## AIM OF THE EXERCISE
Beneath this line is the data. Output exactly the lines from the line with "after global placement" to the line with "after floorplan | 166 | 431 | 3840 | 0", both ends included, and nothing more.

───── AVAILABLE DATA

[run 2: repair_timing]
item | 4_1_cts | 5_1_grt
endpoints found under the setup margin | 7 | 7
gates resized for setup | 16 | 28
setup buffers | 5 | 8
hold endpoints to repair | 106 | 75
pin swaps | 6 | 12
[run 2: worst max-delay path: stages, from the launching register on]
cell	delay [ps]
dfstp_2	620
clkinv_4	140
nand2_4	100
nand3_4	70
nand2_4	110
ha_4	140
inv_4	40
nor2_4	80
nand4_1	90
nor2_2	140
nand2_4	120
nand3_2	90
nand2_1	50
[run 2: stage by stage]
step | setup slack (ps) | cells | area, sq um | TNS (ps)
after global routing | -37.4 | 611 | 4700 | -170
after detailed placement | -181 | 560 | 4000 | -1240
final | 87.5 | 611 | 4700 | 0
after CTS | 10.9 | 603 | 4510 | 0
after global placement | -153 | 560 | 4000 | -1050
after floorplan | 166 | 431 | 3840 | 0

──────────
───── AVAILABLE DATA

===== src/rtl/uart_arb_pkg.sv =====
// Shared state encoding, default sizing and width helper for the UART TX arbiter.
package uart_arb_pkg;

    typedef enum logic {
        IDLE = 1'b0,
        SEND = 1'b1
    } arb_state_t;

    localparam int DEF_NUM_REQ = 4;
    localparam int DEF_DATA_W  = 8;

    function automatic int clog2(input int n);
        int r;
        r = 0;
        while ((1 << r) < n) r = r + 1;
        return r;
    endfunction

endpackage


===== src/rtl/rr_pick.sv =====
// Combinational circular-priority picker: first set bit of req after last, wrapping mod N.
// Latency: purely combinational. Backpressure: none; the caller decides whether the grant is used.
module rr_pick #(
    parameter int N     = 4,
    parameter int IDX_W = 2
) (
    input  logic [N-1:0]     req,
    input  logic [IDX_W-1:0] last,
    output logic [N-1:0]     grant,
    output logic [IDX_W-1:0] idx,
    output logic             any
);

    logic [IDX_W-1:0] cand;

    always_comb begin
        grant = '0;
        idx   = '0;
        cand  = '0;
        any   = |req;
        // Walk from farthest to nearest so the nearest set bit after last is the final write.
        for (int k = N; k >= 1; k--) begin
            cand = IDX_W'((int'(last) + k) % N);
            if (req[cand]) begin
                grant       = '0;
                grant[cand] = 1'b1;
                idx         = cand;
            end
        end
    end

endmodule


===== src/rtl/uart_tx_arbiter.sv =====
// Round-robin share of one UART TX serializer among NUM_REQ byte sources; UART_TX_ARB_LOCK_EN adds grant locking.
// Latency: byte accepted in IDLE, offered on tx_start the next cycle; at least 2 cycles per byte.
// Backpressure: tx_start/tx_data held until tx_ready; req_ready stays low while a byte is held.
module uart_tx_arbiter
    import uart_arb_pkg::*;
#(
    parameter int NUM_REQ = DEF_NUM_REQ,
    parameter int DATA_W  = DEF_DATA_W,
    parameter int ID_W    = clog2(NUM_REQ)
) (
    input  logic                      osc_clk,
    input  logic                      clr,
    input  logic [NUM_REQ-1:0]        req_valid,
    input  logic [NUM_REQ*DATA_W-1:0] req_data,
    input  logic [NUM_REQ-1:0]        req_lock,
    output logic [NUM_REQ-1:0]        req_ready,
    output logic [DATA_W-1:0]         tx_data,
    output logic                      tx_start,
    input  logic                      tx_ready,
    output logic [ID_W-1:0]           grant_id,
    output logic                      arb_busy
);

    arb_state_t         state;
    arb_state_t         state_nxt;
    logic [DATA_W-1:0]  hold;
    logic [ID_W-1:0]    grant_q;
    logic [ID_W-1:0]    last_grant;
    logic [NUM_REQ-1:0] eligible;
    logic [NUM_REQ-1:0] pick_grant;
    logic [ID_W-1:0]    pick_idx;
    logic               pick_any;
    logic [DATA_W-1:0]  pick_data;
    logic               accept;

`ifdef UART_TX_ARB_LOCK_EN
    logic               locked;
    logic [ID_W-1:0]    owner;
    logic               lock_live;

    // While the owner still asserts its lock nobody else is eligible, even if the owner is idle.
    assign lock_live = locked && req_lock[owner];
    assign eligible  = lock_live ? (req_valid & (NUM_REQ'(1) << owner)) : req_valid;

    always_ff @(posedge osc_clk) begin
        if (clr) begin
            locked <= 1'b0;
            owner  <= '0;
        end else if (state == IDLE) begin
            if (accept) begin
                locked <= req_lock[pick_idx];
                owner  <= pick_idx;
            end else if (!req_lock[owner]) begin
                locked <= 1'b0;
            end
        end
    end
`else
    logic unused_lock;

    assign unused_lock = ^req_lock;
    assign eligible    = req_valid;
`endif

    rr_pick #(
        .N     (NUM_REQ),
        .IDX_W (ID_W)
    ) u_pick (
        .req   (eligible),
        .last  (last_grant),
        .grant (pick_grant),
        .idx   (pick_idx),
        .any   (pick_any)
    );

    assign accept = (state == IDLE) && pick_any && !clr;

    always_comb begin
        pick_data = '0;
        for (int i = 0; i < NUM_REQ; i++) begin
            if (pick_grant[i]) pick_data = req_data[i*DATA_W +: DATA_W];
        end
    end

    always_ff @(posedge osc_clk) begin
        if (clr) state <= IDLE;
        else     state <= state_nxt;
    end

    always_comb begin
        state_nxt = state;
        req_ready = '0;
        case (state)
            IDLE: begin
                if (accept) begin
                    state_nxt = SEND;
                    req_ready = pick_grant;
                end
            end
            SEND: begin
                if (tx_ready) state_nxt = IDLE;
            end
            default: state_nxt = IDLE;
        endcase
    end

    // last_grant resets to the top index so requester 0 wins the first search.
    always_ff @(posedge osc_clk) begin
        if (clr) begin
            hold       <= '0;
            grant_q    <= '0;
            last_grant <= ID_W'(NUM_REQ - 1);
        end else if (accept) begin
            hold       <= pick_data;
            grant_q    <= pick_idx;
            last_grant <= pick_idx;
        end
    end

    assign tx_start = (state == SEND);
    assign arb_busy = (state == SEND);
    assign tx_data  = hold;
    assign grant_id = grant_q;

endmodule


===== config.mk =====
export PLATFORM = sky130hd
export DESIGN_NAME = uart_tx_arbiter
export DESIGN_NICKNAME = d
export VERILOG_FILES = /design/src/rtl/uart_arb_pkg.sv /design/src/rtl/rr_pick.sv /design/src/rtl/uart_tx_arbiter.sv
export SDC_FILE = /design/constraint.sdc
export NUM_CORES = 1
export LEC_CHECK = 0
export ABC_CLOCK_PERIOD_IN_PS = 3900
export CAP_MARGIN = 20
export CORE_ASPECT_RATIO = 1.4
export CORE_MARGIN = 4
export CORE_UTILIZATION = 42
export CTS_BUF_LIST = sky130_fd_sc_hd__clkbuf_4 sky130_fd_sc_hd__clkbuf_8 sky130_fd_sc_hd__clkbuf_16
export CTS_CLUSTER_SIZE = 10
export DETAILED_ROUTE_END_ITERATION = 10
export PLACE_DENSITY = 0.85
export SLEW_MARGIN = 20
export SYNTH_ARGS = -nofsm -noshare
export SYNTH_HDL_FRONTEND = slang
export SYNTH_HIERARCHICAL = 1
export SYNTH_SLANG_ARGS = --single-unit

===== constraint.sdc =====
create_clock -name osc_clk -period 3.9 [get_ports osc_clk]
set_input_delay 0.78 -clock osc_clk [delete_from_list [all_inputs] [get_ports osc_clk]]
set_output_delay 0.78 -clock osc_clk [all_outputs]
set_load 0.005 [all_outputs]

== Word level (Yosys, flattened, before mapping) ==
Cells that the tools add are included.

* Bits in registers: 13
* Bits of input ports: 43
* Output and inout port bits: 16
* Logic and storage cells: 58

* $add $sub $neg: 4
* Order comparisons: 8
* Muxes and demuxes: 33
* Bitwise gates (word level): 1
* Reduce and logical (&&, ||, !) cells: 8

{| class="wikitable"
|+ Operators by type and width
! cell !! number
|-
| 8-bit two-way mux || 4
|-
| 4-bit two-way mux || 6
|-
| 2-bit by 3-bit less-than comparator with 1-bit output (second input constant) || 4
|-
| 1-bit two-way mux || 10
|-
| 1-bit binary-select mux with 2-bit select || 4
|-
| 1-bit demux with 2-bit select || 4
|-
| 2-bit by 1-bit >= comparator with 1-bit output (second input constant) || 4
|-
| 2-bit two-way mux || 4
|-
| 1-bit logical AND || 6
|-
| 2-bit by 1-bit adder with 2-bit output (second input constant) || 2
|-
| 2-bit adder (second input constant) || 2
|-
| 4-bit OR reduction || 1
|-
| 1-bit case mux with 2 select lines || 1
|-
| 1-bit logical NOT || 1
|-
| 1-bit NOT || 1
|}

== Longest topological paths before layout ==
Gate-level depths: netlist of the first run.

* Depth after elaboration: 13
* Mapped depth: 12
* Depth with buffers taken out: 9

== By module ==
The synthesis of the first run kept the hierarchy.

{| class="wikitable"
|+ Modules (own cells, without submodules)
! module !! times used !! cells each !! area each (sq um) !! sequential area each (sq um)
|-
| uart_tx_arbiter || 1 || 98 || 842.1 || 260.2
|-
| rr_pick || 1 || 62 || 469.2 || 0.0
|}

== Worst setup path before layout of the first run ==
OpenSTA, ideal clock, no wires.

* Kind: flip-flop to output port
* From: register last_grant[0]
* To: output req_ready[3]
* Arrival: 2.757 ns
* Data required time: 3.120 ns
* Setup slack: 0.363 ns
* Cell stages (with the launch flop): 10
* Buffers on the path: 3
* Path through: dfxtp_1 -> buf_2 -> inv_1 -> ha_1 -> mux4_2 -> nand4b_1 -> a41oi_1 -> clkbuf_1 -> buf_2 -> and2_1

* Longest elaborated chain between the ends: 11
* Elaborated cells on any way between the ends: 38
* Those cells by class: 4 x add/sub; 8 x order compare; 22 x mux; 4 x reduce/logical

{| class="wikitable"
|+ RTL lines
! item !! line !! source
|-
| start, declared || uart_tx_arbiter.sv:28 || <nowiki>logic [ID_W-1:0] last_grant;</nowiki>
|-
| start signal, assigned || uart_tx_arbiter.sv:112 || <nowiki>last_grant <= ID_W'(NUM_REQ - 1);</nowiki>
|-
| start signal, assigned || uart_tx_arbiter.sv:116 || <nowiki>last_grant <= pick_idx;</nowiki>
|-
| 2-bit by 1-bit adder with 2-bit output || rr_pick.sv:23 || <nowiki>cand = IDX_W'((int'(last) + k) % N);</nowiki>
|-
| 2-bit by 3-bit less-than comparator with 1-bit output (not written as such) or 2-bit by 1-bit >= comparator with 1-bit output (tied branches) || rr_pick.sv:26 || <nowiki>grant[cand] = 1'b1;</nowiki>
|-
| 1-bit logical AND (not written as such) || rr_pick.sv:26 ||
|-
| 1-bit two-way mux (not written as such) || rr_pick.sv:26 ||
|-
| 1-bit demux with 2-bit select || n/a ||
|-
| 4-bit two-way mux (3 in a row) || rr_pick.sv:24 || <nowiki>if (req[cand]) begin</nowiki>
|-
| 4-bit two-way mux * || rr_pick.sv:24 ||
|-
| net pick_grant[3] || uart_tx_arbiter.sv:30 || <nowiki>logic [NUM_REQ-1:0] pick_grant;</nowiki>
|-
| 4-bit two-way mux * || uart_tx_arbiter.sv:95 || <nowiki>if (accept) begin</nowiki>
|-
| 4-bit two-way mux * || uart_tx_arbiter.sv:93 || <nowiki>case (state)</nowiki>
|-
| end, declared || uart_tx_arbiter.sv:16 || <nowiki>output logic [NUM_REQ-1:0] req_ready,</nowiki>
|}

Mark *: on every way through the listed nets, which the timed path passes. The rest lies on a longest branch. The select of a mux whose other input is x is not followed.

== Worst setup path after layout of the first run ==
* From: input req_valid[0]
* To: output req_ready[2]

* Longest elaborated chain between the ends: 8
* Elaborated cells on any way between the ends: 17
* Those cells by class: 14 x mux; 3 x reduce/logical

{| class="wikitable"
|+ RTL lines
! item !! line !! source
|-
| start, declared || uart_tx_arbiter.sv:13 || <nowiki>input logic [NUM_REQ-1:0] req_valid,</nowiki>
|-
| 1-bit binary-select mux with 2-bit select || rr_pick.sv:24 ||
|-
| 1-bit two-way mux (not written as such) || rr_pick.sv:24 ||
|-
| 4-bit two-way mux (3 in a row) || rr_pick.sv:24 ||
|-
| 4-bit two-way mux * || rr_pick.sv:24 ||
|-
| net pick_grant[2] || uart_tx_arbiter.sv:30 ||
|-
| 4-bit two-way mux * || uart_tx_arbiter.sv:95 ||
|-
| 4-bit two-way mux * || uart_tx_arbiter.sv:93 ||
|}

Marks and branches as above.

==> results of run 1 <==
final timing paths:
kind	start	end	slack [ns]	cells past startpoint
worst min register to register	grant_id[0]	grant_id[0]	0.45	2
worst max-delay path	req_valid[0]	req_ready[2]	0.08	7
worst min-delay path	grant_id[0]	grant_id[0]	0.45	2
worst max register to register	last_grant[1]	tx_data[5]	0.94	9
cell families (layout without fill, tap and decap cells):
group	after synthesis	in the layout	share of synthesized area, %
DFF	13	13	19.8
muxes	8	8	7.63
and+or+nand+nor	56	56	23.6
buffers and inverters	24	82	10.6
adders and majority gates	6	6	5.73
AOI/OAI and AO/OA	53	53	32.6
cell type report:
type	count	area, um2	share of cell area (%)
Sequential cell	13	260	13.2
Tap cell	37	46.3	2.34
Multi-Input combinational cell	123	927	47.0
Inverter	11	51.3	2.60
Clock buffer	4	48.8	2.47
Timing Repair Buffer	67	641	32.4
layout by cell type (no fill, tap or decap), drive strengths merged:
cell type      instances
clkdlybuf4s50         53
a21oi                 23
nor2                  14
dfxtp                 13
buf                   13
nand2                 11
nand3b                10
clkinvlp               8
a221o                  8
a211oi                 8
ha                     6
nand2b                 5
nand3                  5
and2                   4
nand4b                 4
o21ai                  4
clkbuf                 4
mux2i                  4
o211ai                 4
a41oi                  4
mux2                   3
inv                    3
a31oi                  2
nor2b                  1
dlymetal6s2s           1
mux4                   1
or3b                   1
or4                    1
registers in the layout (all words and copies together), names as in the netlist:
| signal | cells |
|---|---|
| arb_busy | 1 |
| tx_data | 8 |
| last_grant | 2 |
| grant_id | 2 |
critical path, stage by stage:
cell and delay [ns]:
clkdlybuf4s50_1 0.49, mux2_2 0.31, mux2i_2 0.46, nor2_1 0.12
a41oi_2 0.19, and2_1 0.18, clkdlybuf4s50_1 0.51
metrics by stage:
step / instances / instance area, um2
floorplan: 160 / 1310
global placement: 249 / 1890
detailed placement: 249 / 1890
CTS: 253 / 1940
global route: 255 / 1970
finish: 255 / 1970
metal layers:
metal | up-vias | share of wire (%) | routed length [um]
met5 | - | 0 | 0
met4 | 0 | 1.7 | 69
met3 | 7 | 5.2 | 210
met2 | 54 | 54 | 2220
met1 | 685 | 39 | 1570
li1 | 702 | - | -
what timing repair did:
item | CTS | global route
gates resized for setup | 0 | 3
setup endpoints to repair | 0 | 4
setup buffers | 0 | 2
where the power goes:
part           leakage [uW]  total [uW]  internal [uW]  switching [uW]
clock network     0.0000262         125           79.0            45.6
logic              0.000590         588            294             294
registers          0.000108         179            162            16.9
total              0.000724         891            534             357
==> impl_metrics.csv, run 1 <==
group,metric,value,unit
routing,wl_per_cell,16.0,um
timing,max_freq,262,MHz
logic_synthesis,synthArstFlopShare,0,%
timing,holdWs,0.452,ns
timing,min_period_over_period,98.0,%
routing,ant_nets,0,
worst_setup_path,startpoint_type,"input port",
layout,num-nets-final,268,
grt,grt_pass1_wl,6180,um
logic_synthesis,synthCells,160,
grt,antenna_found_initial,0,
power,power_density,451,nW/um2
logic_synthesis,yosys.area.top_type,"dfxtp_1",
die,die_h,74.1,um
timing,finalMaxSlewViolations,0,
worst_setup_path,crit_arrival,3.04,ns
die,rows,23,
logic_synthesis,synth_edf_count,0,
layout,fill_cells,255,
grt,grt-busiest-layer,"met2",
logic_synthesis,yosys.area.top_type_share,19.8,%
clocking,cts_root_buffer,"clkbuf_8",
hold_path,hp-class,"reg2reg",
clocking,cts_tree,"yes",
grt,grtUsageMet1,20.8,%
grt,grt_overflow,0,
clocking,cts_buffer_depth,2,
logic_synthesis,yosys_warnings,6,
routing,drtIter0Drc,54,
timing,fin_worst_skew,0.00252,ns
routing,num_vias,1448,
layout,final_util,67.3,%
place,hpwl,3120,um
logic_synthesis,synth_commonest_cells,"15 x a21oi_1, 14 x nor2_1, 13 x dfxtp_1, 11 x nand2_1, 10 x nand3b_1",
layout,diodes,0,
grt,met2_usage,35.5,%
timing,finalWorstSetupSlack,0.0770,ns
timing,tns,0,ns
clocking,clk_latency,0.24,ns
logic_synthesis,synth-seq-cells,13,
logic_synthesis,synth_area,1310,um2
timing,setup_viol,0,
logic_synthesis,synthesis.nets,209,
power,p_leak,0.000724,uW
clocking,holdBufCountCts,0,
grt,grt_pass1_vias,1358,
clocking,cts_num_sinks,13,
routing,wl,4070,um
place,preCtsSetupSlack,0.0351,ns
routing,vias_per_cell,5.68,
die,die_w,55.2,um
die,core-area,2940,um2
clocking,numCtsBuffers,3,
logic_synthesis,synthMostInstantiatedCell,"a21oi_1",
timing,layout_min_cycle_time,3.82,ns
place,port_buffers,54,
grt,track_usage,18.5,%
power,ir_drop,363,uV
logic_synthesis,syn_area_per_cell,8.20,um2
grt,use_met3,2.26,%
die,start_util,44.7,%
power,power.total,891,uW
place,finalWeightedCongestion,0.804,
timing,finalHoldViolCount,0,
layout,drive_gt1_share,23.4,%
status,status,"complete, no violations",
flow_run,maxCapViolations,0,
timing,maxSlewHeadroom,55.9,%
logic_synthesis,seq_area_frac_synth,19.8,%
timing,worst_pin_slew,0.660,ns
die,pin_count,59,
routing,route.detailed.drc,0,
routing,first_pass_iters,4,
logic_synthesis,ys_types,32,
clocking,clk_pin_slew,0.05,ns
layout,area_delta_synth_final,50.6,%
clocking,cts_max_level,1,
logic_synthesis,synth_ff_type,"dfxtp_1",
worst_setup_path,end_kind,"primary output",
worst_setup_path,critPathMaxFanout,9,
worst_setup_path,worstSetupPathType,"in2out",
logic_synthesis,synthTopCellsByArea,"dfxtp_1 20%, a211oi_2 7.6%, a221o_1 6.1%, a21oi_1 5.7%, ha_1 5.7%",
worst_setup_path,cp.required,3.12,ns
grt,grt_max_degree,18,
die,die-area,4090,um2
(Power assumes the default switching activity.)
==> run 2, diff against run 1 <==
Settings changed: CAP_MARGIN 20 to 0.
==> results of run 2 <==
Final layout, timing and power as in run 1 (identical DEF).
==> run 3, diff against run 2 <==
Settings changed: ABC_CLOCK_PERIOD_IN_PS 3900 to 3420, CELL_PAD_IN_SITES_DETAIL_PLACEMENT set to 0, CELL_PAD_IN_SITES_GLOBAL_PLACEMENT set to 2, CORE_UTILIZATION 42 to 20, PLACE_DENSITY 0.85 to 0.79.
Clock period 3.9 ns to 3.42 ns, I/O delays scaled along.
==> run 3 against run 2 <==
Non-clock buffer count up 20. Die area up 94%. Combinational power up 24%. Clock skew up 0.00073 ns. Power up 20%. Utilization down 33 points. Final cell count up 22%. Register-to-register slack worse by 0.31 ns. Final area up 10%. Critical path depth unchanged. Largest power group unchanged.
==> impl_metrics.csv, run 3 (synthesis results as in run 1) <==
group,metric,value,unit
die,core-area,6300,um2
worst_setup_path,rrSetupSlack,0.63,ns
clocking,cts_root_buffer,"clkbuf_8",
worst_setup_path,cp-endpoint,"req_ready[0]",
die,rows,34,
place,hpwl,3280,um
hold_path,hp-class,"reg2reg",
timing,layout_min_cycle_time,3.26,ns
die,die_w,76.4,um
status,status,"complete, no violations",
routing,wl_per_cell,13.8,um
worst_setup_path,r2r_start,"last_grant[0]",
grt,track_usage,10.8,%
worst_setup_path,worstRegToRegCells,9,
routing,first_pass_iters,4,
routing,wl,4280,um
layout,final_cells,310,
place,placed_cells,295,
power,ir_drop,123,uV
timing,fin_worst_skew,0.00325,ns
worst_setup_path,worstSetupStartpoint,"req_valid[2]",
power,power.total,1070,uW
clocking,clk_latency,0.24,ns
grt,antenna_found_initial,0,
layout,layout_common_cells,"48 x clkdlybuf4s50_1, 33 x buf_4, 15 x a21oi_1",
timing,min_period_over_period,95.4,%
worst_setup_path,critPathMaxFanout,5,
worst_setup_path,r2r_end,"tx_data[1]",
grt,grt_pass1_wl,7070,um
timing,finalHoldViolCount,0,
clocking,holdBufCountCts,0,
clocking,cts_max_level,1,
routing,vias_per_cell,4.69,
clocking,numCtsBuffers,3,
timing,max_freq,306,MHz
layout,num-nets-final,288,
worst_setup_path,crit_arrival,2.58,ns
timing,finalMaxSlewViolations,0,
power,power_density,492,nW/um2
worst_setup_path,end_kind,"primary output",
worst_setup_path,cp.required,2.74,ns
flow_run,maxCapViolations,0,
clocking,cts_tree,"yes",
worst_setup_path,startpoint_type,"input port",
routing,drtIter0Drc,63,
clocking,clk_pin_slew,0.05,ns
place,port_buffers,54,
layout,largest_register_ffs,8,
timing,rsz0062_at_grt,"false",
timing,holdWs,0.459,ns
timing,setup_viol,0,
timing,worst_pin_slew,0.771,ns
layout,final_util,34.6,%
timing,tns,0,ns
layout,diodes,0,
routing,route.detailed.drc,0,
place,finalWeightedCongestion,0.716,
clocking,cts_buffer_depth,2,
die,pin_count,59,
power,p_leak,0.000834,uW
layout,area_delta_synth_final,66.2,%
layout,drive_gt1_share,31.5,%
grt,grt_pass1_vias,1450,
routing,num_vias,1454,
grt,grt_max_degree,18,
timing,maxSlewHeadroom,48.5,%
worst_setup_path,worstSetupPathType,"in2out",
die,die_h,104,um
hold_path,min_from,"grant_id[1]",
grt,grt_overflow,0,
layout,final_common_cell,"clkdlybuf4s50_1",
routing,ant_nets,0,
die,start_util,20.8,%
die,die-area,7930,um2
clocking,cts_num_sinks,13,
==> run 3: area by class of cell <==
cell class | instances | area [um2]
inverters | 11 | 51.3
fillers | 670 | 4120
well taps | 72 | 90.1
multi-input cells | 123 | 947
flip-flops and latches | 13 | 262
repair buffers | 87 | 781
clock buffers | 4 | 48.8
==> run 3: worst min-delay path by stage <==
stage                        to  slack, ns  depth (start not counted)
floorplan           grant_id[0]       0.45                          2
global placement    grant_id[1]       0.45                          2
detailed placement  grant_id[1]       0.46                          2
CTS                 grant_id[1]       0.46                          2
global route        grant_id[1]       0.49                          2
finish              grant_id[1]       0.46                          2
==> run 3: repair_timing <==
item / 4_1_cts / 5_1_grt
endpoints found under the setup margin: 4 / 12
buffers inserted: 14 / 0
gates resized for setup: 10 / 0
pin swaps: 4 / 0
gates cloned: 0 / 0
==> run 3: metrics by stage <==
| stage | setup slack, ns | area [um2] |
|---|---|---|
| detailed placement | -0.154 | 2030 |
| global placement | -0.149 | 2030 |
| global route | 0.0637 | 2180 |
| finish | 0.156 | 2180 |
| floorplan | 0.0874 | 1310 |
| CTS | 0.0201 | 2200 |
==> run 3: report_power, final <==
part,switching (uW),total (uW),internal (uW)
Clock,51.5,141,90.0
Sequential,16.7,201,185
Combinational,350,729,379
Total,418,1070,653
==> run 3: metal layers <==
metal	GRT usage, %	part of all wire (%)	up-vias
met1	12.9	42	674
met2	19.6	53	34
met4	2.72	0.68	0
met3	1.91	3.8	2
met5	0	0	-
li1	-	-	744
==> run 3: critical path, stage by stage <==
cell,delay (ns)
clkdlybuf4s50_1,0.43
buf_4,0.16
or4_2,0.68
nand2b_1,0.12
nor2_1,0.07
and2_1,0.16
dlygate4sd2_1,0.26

──────────

## RESPONSE AREA
after global placement | -153 | 560 | 4000 | -1050
after floorplan | 166 | 431 | 3840 | 0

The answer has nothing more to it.